Segment Start: Given records

<file path="config.mk">
export PLATFORM = sky130hd
export DESIGN_NAME = fetch_unit
export DESIGN_NICKNAME = d
export VERILOG_FILES = /design/src/rtl/fetch_pkg.sv /design/src/rtl/fetch_fifo.sv /design/src/rtl/fetch_unit.sv
export SDC_FILE = /design/constraint.sdc
export NUM_CORES = 1
export LEC_CHECK = 0
export CAP_MARGIN = 20
export CORE_AREA = 2 2 211 213
export DETAILED_ROUTE_END_ITERATION = 10
export DIE_AREA = 0 0 213 215
export SYNTH_ARGS = -nofsm -noshare
export SYNTH_HDL_FRONTEND = slang
export SYNTH_SLANG_ARGS = --single-unit
</file>
<file path="constraint.sdc">
create_clock -name clk -period 9.15 [get_ports clk]
set_input_delay 1.83 -clock clk [delete_from_list [all_inputs] [get_ports clk]]
set_output_delay 1.83 -clock clk [all_outputs]
set_load 0.05 [all_outputs]
</file>
<file path="src/rtl/fetch_pkg.sv">
// fetch_pkg: shared constants, types and helpers for the instruction fetch
// front end (fetch_unit, fetch_fifo, fetch_fifo_chk).
//   XLEN           - datapath / address width
//   INSN_BYTES     - bytes per instruction word (sequential PC step)
//   MEM_RD_LATENCY - fixed instruction memory read latency in cycles; sizes
//                    the request tracker
//   fetch_entry_t  - one buffered instruction: {pc, inst}
package fetch_pkg;

    localparam int XLEN           = 32;
    localparam int INSN_BYTES     = 4;
    localparam int MEM_RD_LATENCY = 2;

    typedef struct packed {
        logic [XLEN-1:0] pc;
        logic [XLEN-1:0] inst;
    } fetch_entry_t;

    // Force a byte address onto a word boundary (low two bits cleared).
    function automatic logic [XLEN-1:0] align_pc(input logic [XLEN-1:0] pc);
        return pc & 32'hFFFF_FFFC;
    endfunction

endpackage

</file>
<file path="src/rtl/fetch_fifo.sv">
// fetch_fifo: synchronous instruction buffer of fetch_entry_t entries.
//   clk, rst_n - clock, synchronous active-low reset
//   push/wdata - write an entry (accepted when not full, or when a pop
//                frees a slot in the same cycle)
//   pop/rdata  - rdata is the head entry; pop removes it (ignored when empty)
//   flush      - synchronous clear, takes priority over push and pop
//   count, empty, full - occupancy status
// Also holds fetch_fifo_chk, the overflow checker instantiated by fetch_unit.
module fetch_fifo
    import fetch_pkg::*;
#(
    parameter int FIFO_DEPTH = 4
) (
    input  logic                        clk,
    input  logic                        rst_n,
    input  logic                        push,
    input  logic                        pop,
    input  logic                        flush,
    input  fetch_entry_t                wdata,
    output fetch_entry_t                rdata,
    output logic [$clog2(FIFO_DEPTH):0] count,
    output logic                        empty,
    output logic                        full
);

    localparam int AW = $clog2(FIFO_DEPTH);
    localparam logic [AW:0] DEPTH_C = FIFO_DEPTH[AW:0];

    fetch_entry_t  mem_r [FIFO_DEPTH];
    logic [AW-1:0] wr_ptr_r;
    logic [AW-1:0] rd_ptr_r;
    logic [AW:0]   count_r;
    logic          do_push_s;
    logic          do_pop_s;

    // Qualify push/pop against occupancy; a pop frees a slot for a same-cycle push.
    always_comb begin
        do_pop_s  = pop & (count_r != {(AW+1){1'b0}});
        do_push_s = push & ((count_r != DEPTH_C) | do_pop_s);
    end

    // Entry storage; contents need no reset because count gates visibility.
    always_ff @(posedge clk) begin
        if (do_push_s) begin
            mem_r[wr_ptr_r] <= wdata;
        end
    end

    // Pointer and occupancy update with reset/flush priority.
    always_ff @(posedge clk) begin
        if (!rst_n || flush) begin
            wr_ptr_r <= {AW{1'b0}};
            rd_ptr_r <= {AW{1'b0}};
            count_r  <= {(AW+1){1'b0}};
        end else begin
            if (do_push_s) begin
                wr_ptr_r <= wr_ptr_r + {{(AW-1){1'b0}}, 1'b1};
            end
            if (do_pop_s) begin
                rd_ptr_r <= rd_ptr_r + {{(AW-1){1'b0}}, 1'b1};
            end
            case ({do_push_s, do_pop_s})
                2'b10:   count_r <= count_r + {{AW{1'b0}}, 1'b1};
                2'b01:   count_r <= count_r - {{AW{1'b0}}, 1'b1};
                default: count_r <= count_r;
            endcase
        end
    end

    // Status and head-entry outputs.
    always_comb begin
        rdata = mem_r[rd_ptr_r];
        count = count_r;
        empty = (count_r == {(AW+1){1'b0}});
        full  = (count_r == DEPTH_C);
    end

endmodule

// fetch_fifo_chk: a push into a full buffer with no simultaneous pop would
// lose an instruction; the fetch credit rule must make that impossible.
module fetch_fifo_chk (
    input logic clk,
    input logic rst_n,
    input logic push,
    input logic pop,
    input logic flush,
    input logic full
);

    a_no_overflow: assert property (@(posedge clk) disable iff (!rst_n || flush)
                                    !(push && full && !pop))
        else $error("fetch_fifo overflow");

endmodule

</file>
<file path="src/rtl/fetch_unit.sv">
// fetch_unit: instruction fetch front end feeding decode from a BRAM with a
// fixed MEM_RD_LATENCY-cycle read latency.
//   clk, rst_n          - clock, synchronous active-low reset
//   fetch_en            - permit new memory requests
//   redirect_valid/pc   - flush and restart fetch at redirect_pc (word aligned)
//   mem_read_en/addr    - read request to instruction memory (addr 0 when idle)
//   mem_q               - read data, MEM_RD_LATENCY cycles after the request
//   inst_valid/ready    - handshake to decode
//   inst, inst_pc       - head instruction and its PC (0 when not valid)
// Optional macro FETCH_PERF_EN adds perf_issue_cnt, perf_drop_cnt and
// perf_stall_cnt wrapping event counters.
module fetch_unit
    import fetch_pkg::*;
#(
    parameter logic [31:0] RESET_PC   = 32'h0000_0000,
    parameter int          FIFO_DEPTH = 4
) (
    input  logic        clk,
    input  logic        rst_n,
    input  logic        fetch_en,
    input  logic        redirect_valid,
    input  logic [31:0] redirect_pc,
    output logic        mem_read_en,
    output logic [31:0] mem_addr,
    input  logic [31:0] mem_q,
    output logic        inst_valid,
    input  logic        inst_ready,
    output logic [31:0] inst,
    output logic [31:0] inst_pc
`ifdef FETCH_PERF_EN
    ,
    output logic [31:0] perf_issue_cnt,
    output logic [31:0] perf_drop_cnt,
    output logic [31:0] perf_stall_cnt
`endif
);

    localparam int LAT = MEM_RD_LATENCY;
    localparam int CW  = $clog2(FIFO_DEPTH) + 1;
    localparam logic [CW:0] DEPTH_C = FIFO_DEPTH[CW:0];

    logic [XLEN-1:0]           pc_r;
    logic [LAT-1:0]            trk_valid_r;
    logic [LAT-1:0][XLEN-1:0]  trk_pc_r;
    logic [CW-1:0]             inflight_s;
    logic [CW:0]               occupancy_s;
    logic                      issue_s;
    logic                      push_s;
    logic                      pop_s;
    fetch_entry_t              wdata_s;
    fetch_entry_t              head_s;
    logic [CW-1:0]             fifo_count_s;
    logic                      fifo_empty_s;
    logic                      fifo_full_s;

    // Credit check: requests in flight plus buffered entries must leave room,
    // so every returning word is guaranteed a slot (same-cycle pop not credited).
    always_comb begin
        inflight_s = {CW{1'b0}};
        for (int i = 0; i < LAT; i++) begin
            inflight_s = inflight_s + {{(CW-1){1'b0}}, trk_valid_r[i]};
        end
        occupancy_s = {1'b0, inflight_s} + {1'b0, fifo_count_s};
        issue_s     = fetch_en & ~redirect_valid & (occupancy_s < DEPTH_C);
        mem_read_en = issue_s;
        mem_addr    = issue_s ? pc_r : 32'h0000_0000;
    end

    // Fetch PC: redirect has priority, otherwise advance on each issue.
    always_ff @(posedge clk) begin
        if (!rst_n) begin
            pc_r <= RESET_PC;
        end else if (redirect_valid) begin
            pc_r <= align_pc(redirect_pc);
        end else if (issue_s) begin
            pc_r <= pc_r + 32'(INSN_BYTES);
        end else begin
            pc_r <= pc_r;
        end
    end

    // Latency tracker; the oldest stage marks the cycle mem_q holds its data.
    // A redirect invalidates every stage so stale returns are never buffered.
    always_ff @(posedge clk) begin
        if (!rst_n || redirect_valid) begin
            trk_valid_r <= {LAT{1'b0}};
        end else begin
            trk_valid_r <= {trk_valid_r[LAT-2:0], issue_s};
        end
        trk_pc_r <= {trk_pc_r[LAT-2:0], pc_r};
    end

    // Buffer write/read control; a redirect drops both push and pop.
    always_comb begin
        push_s       = trk_valid_r[LAT-1] & ~redirect_valid;
        pop_s        = ~fifo_empty_s & inst_ready & ~redirect_valid;
        wdata_s.pc   = trk_pc_r[LAT-1];
        wdata_s.inst = mem_q;
    end

    fetch_fifo #(
        .FIFO_DEPTH (FIFO_DEPTH)
    ) u_fifo (
        .clk   (clk),
        .rst_n (rst_n),
        .push  (push_s),
        .pop   (pop_s),
        .flush (redirect_valid),
        .wdata (wdata_s),
        .rdata (head_s),
        .count (fifo_count_s),
        .empty (fifo_empty_s),
        .full  (fifo_full_s)
    );

    fetch_fifo_chk u_fifo_chk (
        .clk   (clk),
        .rst_n (rst_n),
        .push  (push_s),
        .pop   (pop_s),
        .flush (redirect_valid),
        .full  (fifo_full_s)
    );

    // Decode-facing outputs, zeroed while the buffer is empty.
    always_comb begin
        inst_valid = ~fifo_empty_s;
        if (fifo_empty_s) begin
            inst    = 32'h0000_0000;
            inst_pc = 32'h0000_0000;
        end else begin
            inst    = head_s.inst;
            inst_pc = head_s.pc;
        end
    end

`ifdef FETCH_PERF_EN
    // Event counters; drops count the in-flight words a redirect discards.
    always_ff @(posedge clk) begin
        if (!rst_n) begin
            perf_issue_cnt <= 32'h0000_0000;
            perf_drop_cnt  <= 32'h0000_0000;
            perf_stall_cnt <= 32'h0000_0000;
        end else begin
            perf_issue_cnt <= perf_issue_cnt + {31'h0, issue_s};
            perf_drop_cnt  <= perf_drop_cnt + (redirect_valid ? 32'(inflight_s) : 32'h0000_0000);
            perf_stall_cnt <= perf_stall_cnt + {31'h0, inst_valid & ~inst_ready};
        end
    end
`endif

endmodule

</file>
# Word level (Yosys, flattened, before mapping)
# Memory sizes are Yosys's and may differ from the RTL's. A register that Yosys moved wholly into a read port is not among the register bits.
# Cells that the tools add are included.
[totals] ff_bits=105 ram_bits=256 input_bits=69 elab_cells=48 n_memories=1
[mem_list] memory="u_fifo.mem_r" words=4 width=64 rd=1 rd_clocked_by_memory_dff=1 wr=1 line="fetch_fifo.sv:29" source="fetch_entry_t mem_r [FIFO_DEPTH];"
[op_classes] add_sub_neg=7 magnitude_cmp=1 eq_ne=3 muxes=10 n_bitwise=11 n_reduce_logical=7
[ops] cell="2-to-1 mux 32 bit" n=5
[ops] cell="adder 32 x 3 -> 32 bit (second input constant)" n=1
[ops] cell="bitwise AND 1 bit" n=7
[ops] cell="one-hot mux 3 bit (2 select lines)" n=1
[ops] cell="adder 2 x 1 -> 2 bit (second input constant)" n=2
[ops] cell="adder 2 x 3 -> 4 bit" n=1
[ops] cell="< comparator 4 x 3 -> 1 bit (second input constant)" n=1
[ops] cell="2-to-1 mux 2 bit" n=2
[ops] cell="nonzero test 2 bit" n=2
[ops] cell="adder 3 x 1 -> 3 bit (second input constant)" n=1
[ops] cell="zero test 3 bit" n=1
[ops] cell="!= test 3 bit (second input constant)" n=1
[ops] cell="inverter 1 bit" n=3
[ops] cell="nonzero test 3 bit" n=1
[ops] cell="subtractor 3 x 1 -> 3 bit (second input constant)" n=1
[ops] cell="adder 1 x 1 -> 2 bit" n=1
[ops] cell="== test 2 x 1 -> 1 bit (second input constant)" n=1
[ops] cell="== test 2 bit (second input constant)" n=1
[ops] cell="2-to-1 mux 1 bit" n=2
[ops] cell="OR reduction 2 bit" n=1
[ops] cell="zero test 1 bit" n=1
[ops] cell="logical OR 1 bit" n=1
[ops] cell="OR 1 bit" n=1

# Depth between registers and ports, before layout
[logic_depth] depth_word=9 mapped_depth=9

# By module
# Synthesis repeated with hierarchy kept, for this count alone.
[unflattened] cells_unflattened=807 hier_area_um2=13566.8
[modules_own_cells] mod="fetch_fifo" n_inst=1 cells_per_inst=389 area_each_um2=9698.1 seq_area_each_um2=7867.5
[modules_own_cells] mod="fetch_unit" n_inst=1 cells_per_inst=418 area_each_um2=3868.7 seq_area_each_um2=1841.8

# Worst setup path after synthesis
# No wires, ideal clock.
[synth_timing] path_type="input -> output" startpoint="input fetch_en" endpoint="output mem_read_en" arrival_time_ns=3.105 slack_ns=4.215 path_stages=5 path_cell_list="nand2b_1 > a21o_1 > clkbuf_1 > clkbuf_1 > nor2_1"
[synth_between] elab_chain_len=2
[synth_rtl] item="start, declared" line="fetch_unit.sv:20" source="input logic fetch_en,"
[synth_rtl] item="bitwise AND 1 bit (2 in a row)" line="fetch_unit.sv:64" source="issue_s = fetch_en & ~redirect_valid & (occupancy_s < DEPTH_C);"
[synth_rtl] item="end, declared" line="fetch_unit.sv:23" source="output logic mem_read_en,"
# No other way between the ends.

# Worst setup path in the final report
[layout_timing] startpoint="input redirect_valid" endpoint="output mem_addr[6]"
[layout_between] elab_chain_len=4
[layout_rtl] item="start, declared" line="fetch_unit.sv:21" source="input logic redirect_valid,"
[layout_rtl] item="inverter 1 bit" line="fetch_unit.sv:64"
[layout_rtl] item="bitwise AND 1 bit (2 in a row)" line="fetch_unit.sv:64"
[layout_rtl] item="2-to-1 mux 32 bit" line="fetch_unit.sv:66" source="mem_addr = issue_s ? pc_r : 32'h0000_0000;"
[layout_rtl] item="end, declared" line="fetch_unit.sv:24" source="output logic [31:0] mem_addr,"
# No other way between the ends.

==> metrics.json <==
{
  "max-slew-margin-rel": {"value": 0.281},
  "status": {"value": "finished clean"},
  "hold_path.startpoint": {"value": "trk_pc_r[6]"},
  "edff_count_synth": {"value": 248},
  "worst_setup_end_kind": {"value": "primary output"},
  "routabilityCongestion": {"value": 0.762},
  "drt-initial-drc-count": {"value": 392},
  "first_pass_grt_wire_length": {"value": 43400, "unit": "um"},
  "synth.yosys.seq_area_share": {"value": 0.732},
  "async_reset_ff_frac": {"value": 0},
  "setup_viol": {"value": 0},
  "finalWorstPathRequiredPeriod": {"value": 6.25, "unit": "ns"},
  "peak_ir_drop_on_the_vdd_network": {"value": 0.0994, "unit": "mV"},
  "finalWirelength": {"value": 28100, "unit": "um"},
  "dpl_cell_area": {"value": 15200, "unit": "um^2"},
  "yosysUniqueCellTypes": {"value": 36},
  "report.final.hold_viol_count": {"value": 0},
  "grt_usage": {"value": 0.125},
  "pin_count_of_the_biggest_net_entering_global_routing": {"value": 63},
  "finalWorstSetupSlack": {"value": 2.90, "unit": "ns"},
  "cts_num_sinks": {"value": 349},
  "ys.warnings.count": {"value": 0},
  "stdcell_area": {"value": 16500, "unit": "um^2"},
  "clockBufferDepth": {"value": 3},
  "syn_to_final_growth": {"value": 27.5, "unit": "%"},
  "worst-r2r-setup-slack": {"value": 6.01, "unit": "ns"},
  "worstReg2RegStart": {"value": "u_fifo.count[1]"},
  "timing.fmax": {"value": 160, "unit": "MHz"},
  "synth_top_cell_area_share": {"value": 0.575},
  "chipWidth": {"value": 213, "unit": "um"},
  "min_delay_worst_endpoint": {"value": "trk_pc_r[38]"},
  "hold_depth": {"value": 0},
  "first_global_vias": {"value": 7273},
  "io_buffer_count": {"value": 160},
  "coreArea": {"value": 43600, "unit": "um^2"},
  "dpl.cell_count": {"value": 1470},
  "vias": {"value": 6942},
  "yosys-top-cells-count": {"value": "sky130_fd_sc_hd__edfxtp_1, sky130_fd_sc_hd__dfxtp_1, sky130_fd_sc_hd__and2_1"},
  "final_net_count": {"value": 998},
  "hold_buffers": {"value": 0},
  "ioPinCount": {"value": 167},
  "worstPathArrival": {"value": 4.42, "unit": "ns"},
  "area_enclosed_by_the_die_boundary": {"value": 45800, "unit": "um^2"},
  "reg2regPathDepth": {"value": 8},
  "critical_path_peak_fanout": {"value": 49},
  "critical_path_start_type": {"value": "input port"},
  "timing_worst_setup_path_type": {"value": "in2out"},
  "detail-route-antenna-nets": {"value": 0},
  "post_cts_resized": {"value": 0},
  "yosys-top-cells-area": {"value": "sky130_fd_sc_hd__edfxtp_1, sky130_fd_sc_hd__dfxtp_1, sky130_fd_sc_hd__mux4_2"},
  "postSynthCellCount": {"value": 754},
  "cts_tree": {"value": "done"},
  "final_cell_count_no_fill": {"value": 1545},
  "remaining_drc_errors": {"value": 0},
  "wl_per_cell": {"value": 18.2, "unit": "um"},
  "firstDrtPassIters": {"value": 4},
  "detail_route.vias_per_cell": {"value": 4.49},
  "cts.htree.levels": {"value": 2},
  "clk_pin_slew": {"value": 0.05, "unit": "ns"},
  "hp-class": {"value": "reg2reg"},
  "rows": {"value": 77},
  "power_per_cell_area": {"value": 206, "unit": "nW/um^2"},
  "synth.cell_area": {"value": 12900, "unit": "um^2"},
  "num_antenna_cells": {"value": 0},
  "clkLatencyLatePin": {"value": 0.54, "unit": "ns"},
  "final_max_slew_viol_count": {"value": 0},
  "synth_largest_area_cell": {"value": "sky130_fd_sc_hd__edfxtp_1"},
  "floorplan.initialDensity": {"value": 0.297},
  "place_worst_setup_slack": {"value": 2.90, "unit": "ns"},
  "critical_path_required": {"value": 7.32, "unit": "ns"},
  "cap_viol_max_count": {"value": 0},
  "synth_ff_type": {"value": "sky130_fd_sc_hd__edfxtp_1"},
  "layout_worst_path_cycle_share": {"value": 0.683},
  "die_height": {"value": 215, "unit": "um"},
  "final.setup.tns": {"value": 0, "unit": "ns"},
  "clock_tree.root_cell": {"value": "sky130_fd_sc_hd__clkbuf_16"},
  "finClkSkew": {"value": 0.0159, "unit": "ns"},
  "dp_hpwl": {"value": 15700, "unit": "um"},
  "power_leakage": {"value": 0.00538, "unit": "uW"},
  "cts_post_setup_buffers_inserted": {"value": 0},
  "final_layout_size_suffix_gt1_frac": {"value": 0.145},
  "cts_buffers": {"value": 39},
  "unrepaired_setup_endpoints_after_global_routing": {"value": "no"},
  "synth.ff_latch_count": {"value": 349},
  "post-synth-top-count-cell": {"value": "sky130_fd_sc_hd__edfxtp_1"},
  "syn_avg_cell_area": {"value": 17.2, "unit": "um^2"},
  "worstMarginPinSlew": {"value": 1.08, "unit": "ns"},
  "grt_remaining_overflow": {"value": 0},
  "antenna_found_initial": {"value": 0},
  "rr_endpoint": {"value": "u_fifo.count[2]"}
}
-- layer usage --
metal  wire (um)  up-vias  GRT usage  share of wire
met5           0        -          0              0
met4         587        0     0.0462          0.021
met3        1730       43     0.0358          0.062
met2       12700      172      0.193           0.45
met1       13000     3485      0.167           0.46
li1            -     3242          -              -
-- cell families (layout without fill, tap and decap cells) --
group,count (synthesis),after routing,share of synthesized area
AND/OR/NAND/NOR,184,184,0.0838
other,1,4,0.000290
buffers and inverters,52,248,0.0176
adder cells (fa/ha/maj),7,7,0.00735
XOR/XNOR,33,33,0.0223
AO/OA/AOI/OAI,64,64,0.0275
flip-flops,349,349,0.732
multiplexers,64,64,0.109
-- cells in the final DEF, fill, tap and decap left out, types with 5 or more instances in the layout --
cell,instances
sky130_fd_sc_hd__nor3_1,6
sky130_fd_sc_hd__nor4_1,10
sky130_fd_sc_hd__nand3_1,15
sky130_fd_sc_hd__xnor2_1,23
sky130_fd_sc_hd__dfxtp_1,99
sky130_fd_sc_hd__edfxtp_1,248
sky130_fd_sc_hd__ha_1,6
sky130_fd_sc_hd__clkdlybuf4s50_1,160
sky130_fd_sc_hd__a21oi_1,25
sky130_fd_sc_hd__o21ai_0,28
sky130_fd_sc_hd__clkbuf_1,9
sky130_fd_sc_hd__xor2_1,10
sky130_fd_sc_hd__and2_1,66
sky130_fd_sc_hd__nor2_1,10
sky130_fd_sc_hd__inv_1,5
sky130_fd_sc_hd__buf_4,6
sky130_fd_sc_hd__clkinv_1,7
sky130_fd_sc_hd__nand4_1,13
sky130_fd_sc_hd__clkbuf_16,40
sky130_fd_sc_hd__nand2_1,13
sky130_fd_sc_hd__and3_1,37
sky130_fd_sc_hd__mux4_2,62
-- worst max-delay path, cell delays in order --
cell and delay (ns):
sky130_fd_sc_hd__clkdlybuf4s50_1 0.54, sky130_fd_sc_hd__inv_2 0.57, sky130_fd_sc_hd__buf_4 0.44, sky130_fd_sc_hd__and3_1 0.23, sky130_fd_sc_hd__clkdlybuf4s50_1 0.80
-- sequential cells by signal, indices dropped and copies added, names as in the netlist, named ones only --
name / count
u_fifo.rd_ptr_r: 2
trk_pc_r: 60
pc_r: 30
u_fifo.count: 3
trk_valid_r: 2
u_fifo.mem_r: 248
u_fifo.wr_ptr_r: 2
-- metrics by stage --
stage,utilization,power (uW),hold WS (ns)
after floorplan,-,1840,0.310
after global placement,0.347,1900,0.311
after detailed placement,0.347,1900,0.312
after CTS,0.376,3450,0.326
after global routing,0.378,3520,0.336
final,0.378,3400,0.325
-- power by group --
part / total [uW] / switching (uW) / internal [uW]
clock network: 1530 / 613 / 916
registers: 1750 / 31.0 / 1720
logic: 116 / 63.1 / 52.6
total: 3400 / 707 / 2690
-- worst max-delay path by stage --
stage / startpoint / to / slack (ns) / cells past startpoint
after CTS: redirect_valid / mem_addr[6] / 2.89 / 5
after global routing: redirect_valid / mem_addr[15] / 2.72 / 5
after floorplan: fetch_en / mem_read_en / 4.22 / 5
after detailed placement: redirect_valid / mem_addr[6] / 2.90 / 5
after global placement: redirect_valid / mem_addr[6] / 2.87 / 5
final: redirect_valid / mem_addr[6] / 2.90 / 5
-- final cells by class --
cell class                 instances  area [um^2]
timing repair buffer             170         1730
clock buffer                      53         1080
inverter                           6         22.5
clock inverter                    19          190
fill                            4127        27100
tap                              592          741
sequential                       349         9480
multi-input combinational        356         3270
Power figures use the tool's default switching activity.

Segment End: Given records

Give back exactly the lines of the listing above that run from the line with "perf_issue_cnt <= 32'h0000_0000;" to the line with "# By module", inclusive.

            perf_issue_cnt <= 32'h0000_0000;
            perf_drop_cnt  <= 32'h0000_0000;
            perf_stall_cnt <= 32'h0000_0000;
        end else begin
            perf_issue_cnt <= perf_issue_cnt + {31'h0, issue_s};
            perf_drop_cnt  <= perf_drop_cnt + (redirect_valid ? 32'(inflight_s) : 32'h0000_0000);
            perf_stall_cnt <= perf_stall_cnt + {31'h0, inst_valid & ~inst_ready};
        end
    end
`endif

endmodule

</file>
# Word level (Yosys, flattened, before mapping)
# Memory sizes are Yosys's and may differ from the RTL's. A register that Yosys moved wholly into a read port is not among the register bits.
# Cells that the tools add are included.
[totals] ff_bits=105 ram_bits=256 input_bits=69 elab_cells=48 n_memories=1
[mem_list] memory="u_fifo.mem_r" words=4 width=64 rd=1 rd_clocked_by_memory_dff=1 wr=1 line="fetch_fifo.sv:29" source="fetch_entry_t mem_r [FIFO_DEPTH];"
[op_classes] add_sub_neg=7 magnitude_cmp=1 eq_ne=3 muxes=10 n_bitwise=11 n_reduce_logical=7
[ops] cell="2-to-1 mux 32 bit" n=5
[ops] cell="adder 32 x 3 -> 32 bit (second input constant)" n=1
[ops] cell="bitwise AND 1 bit" n=7
[ops] cell="one-hot mux 3 bit (2 select lines)" n=1
[ops] cell="adder 2 x 1 -> 2 bit (second input constant)" n=2
[ops] cell="adder 2 x 3 -> 4 bit" n=1
[ops] cell="< comparator 4 x 3 -> 1 bit (second input constant)" n=1
[ops] cell="2-to-1 mux 2 bit" n=2
[ops] cell="nonzero test 2 bit" n=2
[ops] cell="adder 3 x 1 -> 3 bit (second input constant)" n=1
[ops] cell="zero test 3 bit" n=1
[ops] cell="!= test 3 bit (second input constant)" n=1
[ops] cell="inverter 1 bit" n=3
[ops] cell="nonzero test 3 bit" n=1
[ops] cell="subtractor 3 x 1 -> 3 bit (second input constant)" n=1
[ops] cell="adder 1 x 1 -> 2 bit" n=1
[ops] cell="== test 2 x 1 -> 1 bit (second input constant)" n=1
[ops] cell="== test 2 bit (second input constant)" n=1
[ops] cell="2-to-1 mux 1 bit" n=2
[ops] cell="OR reduction 2 bit" n=1
[ops] cell="zero test 1 bit" n=1
[ops] cell="logical OR 1 bit" n=1
[ops] cell="OR 1 bit" n=1

# Depth between registers and ports, before layout
[logic_depth] depth_word=9 mapped_depth=9

# By module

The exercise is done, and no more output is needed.